Why TensorRT model is slower?

Why TensorRT model is slower? I have tried TensorRT in an MHA (multihead attention) model, but found it is even slower than the jit scripted model.

I tested the original model, the jit scripted model, the jit model after optimization, and the TensorRT model. Then, I found the tensorrt model is not as fast as I expected. The model here is a simple MHA module modified from fairseq so it could pass the compilation.

import time
import tmp_attn
import torch
import tensorrt
import torch_tensorrt as torch_trt

def timer(m, i):
    st = time.time()
    for _ in range(10000):
        m(i, i, i)
    ed = time.time()
    return ed - st

t1 = torch.randn(64, 1, 1280, device="cuda:0")
model = tmp_attn.MultiheadAttention(1280, 8).to("cuda:0")
model2 = torch.jit.script(model)
model3 = torch.jit.optimize_for_inference(model2)
model4 = torch_trt.compile(model, inputs=[t1, t1, t1]).to("cuda:0")

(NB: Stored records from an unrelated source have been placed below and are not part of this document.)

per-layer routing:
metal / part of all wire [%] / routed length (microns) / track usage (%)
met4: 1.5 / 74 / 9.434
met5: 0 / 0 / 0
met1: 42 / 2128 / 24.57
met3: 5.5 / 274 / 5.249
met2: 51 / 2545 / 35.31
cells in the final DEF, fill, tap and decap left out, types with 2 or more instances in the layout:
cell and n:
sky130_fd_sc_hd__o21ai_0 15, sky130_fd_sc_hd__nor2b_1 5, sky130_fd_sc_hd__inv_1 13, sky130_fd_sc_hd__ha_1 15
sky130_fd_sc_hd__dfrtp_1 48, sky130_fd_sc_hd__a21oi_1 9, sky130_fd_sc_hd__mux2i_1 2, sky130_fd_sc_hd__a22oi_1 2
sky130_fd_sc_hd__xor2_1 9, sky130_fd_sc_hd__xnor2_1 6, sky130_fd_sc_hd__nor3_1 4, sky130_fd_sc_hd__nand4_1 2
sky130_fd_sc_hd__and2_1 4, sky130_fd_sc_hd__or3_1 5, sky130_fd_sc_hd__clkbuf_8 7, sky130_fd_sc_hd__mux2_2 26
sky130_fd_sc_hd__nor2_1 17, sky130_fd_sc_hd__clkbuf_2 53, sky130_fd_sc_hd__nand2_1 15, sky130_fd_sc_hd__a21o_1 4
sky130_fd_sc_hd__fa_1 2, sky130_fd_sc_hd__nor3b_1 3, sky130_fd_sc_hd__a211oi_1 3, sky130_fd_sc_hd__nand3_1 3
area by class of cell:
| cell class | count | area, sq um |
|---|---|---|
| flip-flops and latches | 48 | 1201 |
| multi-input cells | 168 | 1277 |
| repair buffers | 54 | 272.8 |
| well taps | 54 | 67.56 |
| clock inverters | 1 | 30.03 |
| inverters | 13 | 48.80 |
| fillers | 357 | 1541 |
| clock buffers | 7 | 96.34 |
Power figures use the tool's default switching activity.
`src/rtl/mem_arbiter.sv`:
```
// Two-port memory arbiter: an instruction-fetch port and a data port share one
// single-cycle-latency memory. Data requests win by default; the arbiter does
// not buffer requests, and read data returns on the requesting port one cycle
// after the grant.
// Optional build macro: MEM_ARB_FAIRNESS_EN adds a starvation counter that
// forces a fetch grant after STARVE_LIMIT consecutive denied fetch cycles.
module mem_arbiter #(
   parameter int ADDRESS_BITS = 16,
   parameter int STARVE_LIMIT = 4
) (
   input  logic                    clock,
   input  logic                    reset,
   input  logic                    i_req,
   input  logic [ADDRESS_BITS-1:0] i_addr,
   output logic                    i_gnt,
   output logic                    i_rvalid,
   output logic [31:0]             i_rdata,
   input  logic                    d_req,
   input  logic                    d_wen,
   input  logic [ADDRESS_BITS-1:0] d_addr,
   input  logic [31:0]             d_wdata,
   output logic                    d_gnt,
   output logic                    d_rvalid,
   output logic [31:0]             d_rdata,
   output logic                    m_en,
   output logic                    m_wen,
   output logic [ADDRESS_BITS-1:0] m_addr,
   output logic [31:0]             m_wdata,
   input  logic [31:0]             m_rdata
);

   // In-flight tracker encoding: which port (if any) owns the read that
   // the memory is returning this cycle.
   localparam logic [1:0] ST_IDLE = 2'd0;
   localparam logic [1:0] ST_IRD  = 2'd1;
   localparam logic [1:0] ST_DRD  = 2'd2;

   logic [1:0] state_q;
   logic [1:0] state_d;
   logic       i_win;
   logic       d_win;
   logic       fetch_boost;

`ifdef MEM_ARB_FAIRNESS_EN
   localparam int CW = $clog2(STARVE_LIMIT + 1);
   localparam logic [CW-1:0] STARVE_MAX = CW'(STARVE_LIMIT);

   logic [CW-1:0] starve_q;
   logic [CW-1:0] starve_d;

   // Fetch is forced through once it has been denied STARVE_LIMIT cycles in a row.
   assign fetch_boost = (starve_q == STARVE_MAX);

   // Count consecutive cycles where fetch asks but is refused; any fetch
   // grant or a dropped request starts the count again.
   always_comb begin
      starve_d = starve_q;
      if (!i_req || i_win) begin
         starve_d = '0;
      end else if (starve_q != STARVE_MAX) begin
         starve_d = starve_q + 1'b1;
      end
   end

   // Starvation counter register.
   always_ff @(posedge clock) begin
      if (reset) begin
         starve_q <= '0;
      end else begin
         starve_q <= starve_d;
      end
   end
`else
   assign fetch_boost = 1'b0;
`endif

   // Grant decision for the current cycle; nothing is granted while in reset.
   always_comb begin
      i_win = 1'b0;
      d_win = 1'b0;
      if (!reset) begin
         if (i_req && fetch_boost) begin
            i_win = 1'b1;
         end else if (d_req) begin
            d_win = 1'b1;
         end else if (i_req) begin
            i_win = 1'b1;
         end
      end
   end

   assign i_gnt = i_win;
   assign d_gnt = d_win;

   // Steer the granted port onto the memory bus; idle bus is driven to zero.
   always_comb begin
      m_en    = 1'b0;
      m_wen   = 1'b0;
      m_addr  = '0;
      m_wdata = '0;
      if (d_win) begin
         m_en    = 1'b1;
         m_wen   = d_wen;
         m_addr  = d_addr;
         m_wdata = d_wdata;
      end else if (i_win) begin
         m_en    = 1'b1;
         m_addr  = i_addr;
      end
   end

   // Record which port's read will return next cycle; stores and idle
   // cycles leave nothing in flight.
   always_comb begin
      state_d = ST_IDLE;
      if (i_win) begin
         state_d = ST_IRD;
      end else if (d_win && !d_wen) begin
         state_d = ST_DRD;
      end
   end

   // Tracker register.
   always_ff @(posedge clock) begin
      if (reset) begin
         state_q <= ST_IDLE;
      end else begin
         state_q <= state_d;
      end
   end

   // Return path: the registered tracker picks the port. Reset also masks
   // the pulse so a read granted just before reset never reports back.
   always_comb begin
      i_rvalid = (state_q == ST_IRD) && !reset;
      d_rvalid = (state_q == ST_DRD) && !reset;
      i_rdata  = i_rvalid ? m_rdata : 32'd0;
      d_rdata  = d_rvalid ? m_rdata : 32'd0;
   end

endmodule
```
`config.mk`:
```
export PLATFORM = sky130hd
export DESIGN_NAME = mem_arbiter
export DESIGN_NICKNAME = d
export VERILOG_FILES = /design/src/rtl/mem_arbiter.sv
export SDC_FILE = /design/constraint.sdc
export NUM_CORES = 1
export LEC_CHECK = 0
export CAP_MARGIN = 15
export CORE_AREA = 2 2 85 87
export DETAILED_ROUTE_END_ITERATION = 12
export DIE_AREA = 0 0 87 89
export GPL_TIMING_DRIVEN = 0
export PLACE_DENSITY = 0.7
export SLEW_MARGIN = 40
export SYNTH_ARGS = -nofsm -noshare
export SYNTH_HDL_FRONTEND = slang
export SYNTH_SLANG_ARGS = --single-unit
```
`constraint.sdc`:
```
create_clock -name clock -period 0.96 [get_ports clock]
set_input_delay 0.144 -clock clock [delete_from_list [all_inputs] [get_ports clock]]
set_output_delay 0.144 -clock clock [all_outputs]
set_load 0.1 [all_outputs]
```
==> results_dict.tcl <==
set metrics [dict create \
    outcome "complete, but fails checks" \
    violations "negative setup slack" \
    period_needed_ps 1540 \
    hold_path.class "input pin to register" \
    via_per_inst 4.36 \
    cpMaxStageDelayCell "dfxtp_2" \
    cp.depth 5 \
    crit_arrival_ps 1400 \
    worst-path-buf-inv 3 \
    rsz0062_at_grt "yes" \
    hold_viol 0 \
    relSlewSlack 0.883 \
    grt_pass1_wl_um 13000 \
    place_ws_ps -1320 \
    finalWeightedCongestion 0.715 \
    grt-ovfl-total 0 \
    dpl_cell_area_um2 3180 \
    reg_top3 "state_q (2)" \
    cp.required_ps 820 \
    largest_reg_flops 2 \
    yosysTopAreaCellShare 0.659 \
    synth_area_leader_cell "and2_1" \
    cap_violations 0 \
    critPathMaxFanout 8 \
    drive_gt1_frac 0.742 \
    dp_hpwl_um 5470 \
    pin_count 219 \
    maxSlewViolCount 0 \
    tritoncts "built" \
    wl_um 9080 \
    vias 2019 \
    fmax_mhz 650 \
    setup_viol 117 \
    setup_ws_ps -579 \
    start_util 0.140 \
    coreArea_um2 6720 \
    hold_path_depth 2 \
    yosys_warnings 0 \
    antenna_found_initial 0 \
    ir_worst_vdd_v 0.000548 \
    dr.pass1.iters 4 \
    wire_per_inst_um 19.6 \
    grt_pass1_vias 2305 \
    diodes 0 \
    layout.nets 486 \
    die_h_um 89 \
    finalSetupTns_ps -49670 \
    cts_buffer_depth 2 \
    cp_top_family "buffers and inverters" \
    clkSinkCount 2 \
    postSynthAreaPerCell_um2 6.81 \
    ys_types 11 \
    cp_cell_sequence "nor3b_4 -> buf_6 -> clkbuf_16 -> and2_4 -> buf_12" \
    min_period_over_period 1.60 \
    critPathKind "register to primary output" \
    cts_made_buffers 3 \
    syn_area_um2 940 \
    die_w_um 87 \
    areaGrowthSynthToFinish_pct 481 \
    final_util 0.813 \
    drc 0 \
    regMostFlops "state_q" \
    crit_path_end_kind "primary output" \
    finalPower_w 0.00327 \
    htreeDepth 1 \
    syn_inst 138 \
    power_density_nw_per_um2 598 \
    p_leak_nw 2.29 \
    fin_area_um2 5460 \
    root_buffer "clkbuf_8" \
    die-area_um2 7740 \
    synth.area.top_cells "and2_1 (66%), a32o_1 (17%), dfxtp_1 (4.3%)" \
    start_kind "register" \
    ant_nets 0 \
    grt_usage 0.220 \
    rows 30 \
    synthesis.nets 239 \
    drt_first_iter_violations 39 \
    cp_slowest_stage_delay_ps 340 \
    port_buffers 217 \
    yosysSeqAreaShare 0.0426 \
    grt_max_degree 11 \
    worst_pin_slew_ps 175 \
    cts.clk_slew.worst_paths_ps 30 \
    ys_ff_latch 2 \
]
[stage by stage]
stage,cells,hold WS [ps]
floorplan,138,208
global placement,435,704
detailed placement,435,708
CTS,459,425
global route,463,161
finish,463,153
[cells in the final DEF (no fill, tap or decap), drive strengths merged]
cell type	n
buf	153
and2	99
clkdlybuf4s50	91
a32o	16
clkbuf	9
dlygate4sd2	4
nor2	3
nor3b	2
dlymetal6s2s	2
dfxtp	2
nor2b	2
[path summary, 6_finish.rpt]
kind | from | end
worst max-delay path | state_q[0] | i_rdata[17]
worst min-delay path | d_wen | state_q[1]
[power by group]
group          internal [W]  switching, W
combinational       0.00131       0.00154
sequential        0.0000880    0.00000328
clock              0.000265     0.0000665
[Yosys cell counts]
| library cell | n |
|---|---|
| nor2b_1 | 1 |
| nor2_1 | 2 |
| dfxtp_1 | 2 |
| nor2b_2 | 1 |
| a32o_1 | 16 |
| clkbuf_1 | 3 |
| clkbuf_2 | 4 |
| buf_2 | 7 |
| nor2_2 | 1 |
| nor3b_2 | 2 |
| and2_1 | 99 |
[layer usage]
metal,routed length [µm],vias up,global-route usage
met4,59,0,0.0227
li1,-,949,-
met2,5410,107,0.474
met1,3030,959,0.220
met3,582,4,0.0425
met5,0,-,0
[repair_timing]
item	in CTS	in global routing
hold buffers	0	0
gates resized for setup	522	17
gates cloned	6	2
endpoints found under the setup margin	120	118
setup buffers	16	6
pin swaps	21	16
[cell type report]
type	instances	area [µm²]
Multi-Input combinational cell	122	1290
Buffer	13	269
Timing Repair Buffer	243	3720
Fill cell	383	1260
Tap cell	80	100
Clock buffer	3	41.3
Sequential cell	2	42.5
[cells by family (layout without fill, tap and decap cells)]
kind of cell,Yosys count,after routing,synth area share
buf+inv,14,259,0.0706
simple gates,106,106,0.716
flops,2,2,0.0426
compound gates,16,16,0.170
Note: power is estimated with default switching activity, not from simulation.
**config.mk**
```make
export PLATFORM = sky130hd
export DESIGN_NAME = fifo_read_framer
export DESIGN_NICKNAME = d
export VERILOG_FILES = /design/src/rtl/async_fifo_pkg.sv /design/src/rtl/stream_buf2.sv /design/src/rtl/fifo_read_framer.sv
export SDC_FILE = /design/constraint.sdc
export NUM_CORES = 1
export LEC_CHECK = 0
export ABC_AREA = 1
export BUFFER_PORTS_ARGS = -buffer_cell sky130_fd_sc_hd__buf_2
export CORE_ASPECT_RATIO = 2
export CORE_UTILIZATION = 25
export DETAILED_ROUTE_END_ITERATION = 16
export PLACE_DENSITY_LB_ADDON = 0.08
export SYNTH_ARGS = -nofsm -noshare
export SYNTH_HDL_FRONTEND = slang
export SYNTH_SLANG_ARGS = --single-unit
```
**constraint.sdc**
```tcl
create_clock -name clk -period 3.3 [get_ports clk]
set_input_delay 0.165 -clock clk [delete_from_list [all_inputs] [get_ports clk]]
set_output_delay 0.165 -clock clk [all_outputs]
set_load 0.03 [all_outputs]
```
<file path="config.mk">
export PLATFORM = sky130hd
export DESIGN_NAME = package_sorter_param
export DESIGN_NICKNAME = d
export VERILOG_FILES = /design/src/rtl/package_sorter_param.sv
export SDC_FILE = /design/constraint.sdc
export NUM_CORES = 1
export LEC_CHECK = 0
export BUFFER_PORTS_ARGS = -buffer_cell sky130_fd_sc_hd__buf_2
export CAP_MARGIN = 20
export CORE_ASPECT_RATIO = 1.5
export CORE_UTILIZATION = 35
export DETAILED_ROUTE_END_ITERATION = 10
export SYNTH_ARGS = -nofsm -noshare
export SYNTH_HDL_FRONTEND = slang
export SYNTH_SLANG_ARGS = --single-unit
</file>
<file path="constraint.sdc">
create_clock -name clk -period 2.7 [get_ports clk]
set_clock_uncertainty 0.2 [all_clocks]
set_input_delay 0.54 -clock clk [delete_from_list [all_inputs] [get_ports clk]]
set_output_delay 0.54 -clock clk [all_outputs]
set_load 0.02 [all_outputs]
</file>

print("Original Model", timer(model, t1))
print("Jit Script Model", timer(model2, t1))
print("Jit Script Model after optimization", timer(model3, t1))
print("TensorRT Model", timer(model4, t1))

I ran these models 10000 times and record the spent time.
The output is:
Original Model 5.6981117725372314
Jit Script Model 4.5694739818573
Jit Script Model after optimization 3.3332810401916504
TensorRT Model 4.772718667984009


  • PyTorch Version (e.g., 1.0): 1.11.0
  • CPU Architecture: Intel(R) Xeon(R) Platinum 8163 CPU @ 2.50GHz
  • OS (e.g., Linux): Linux, CentOS7
  • How you installed PyTorch (conda, pip, libtorch, source): conda
  • Build command you used (if compiling from source): /
  • Are you using local sources or building from archives: No
  • Python version: 3.7
  • CUDA version: 11.7
  • GPU models and configuration:
  • TensorRT version:
  • Torch_tensorrt version: 1.1.0

The code of MHA is here.



I have already provided the model and script above. Please check it out and thank you.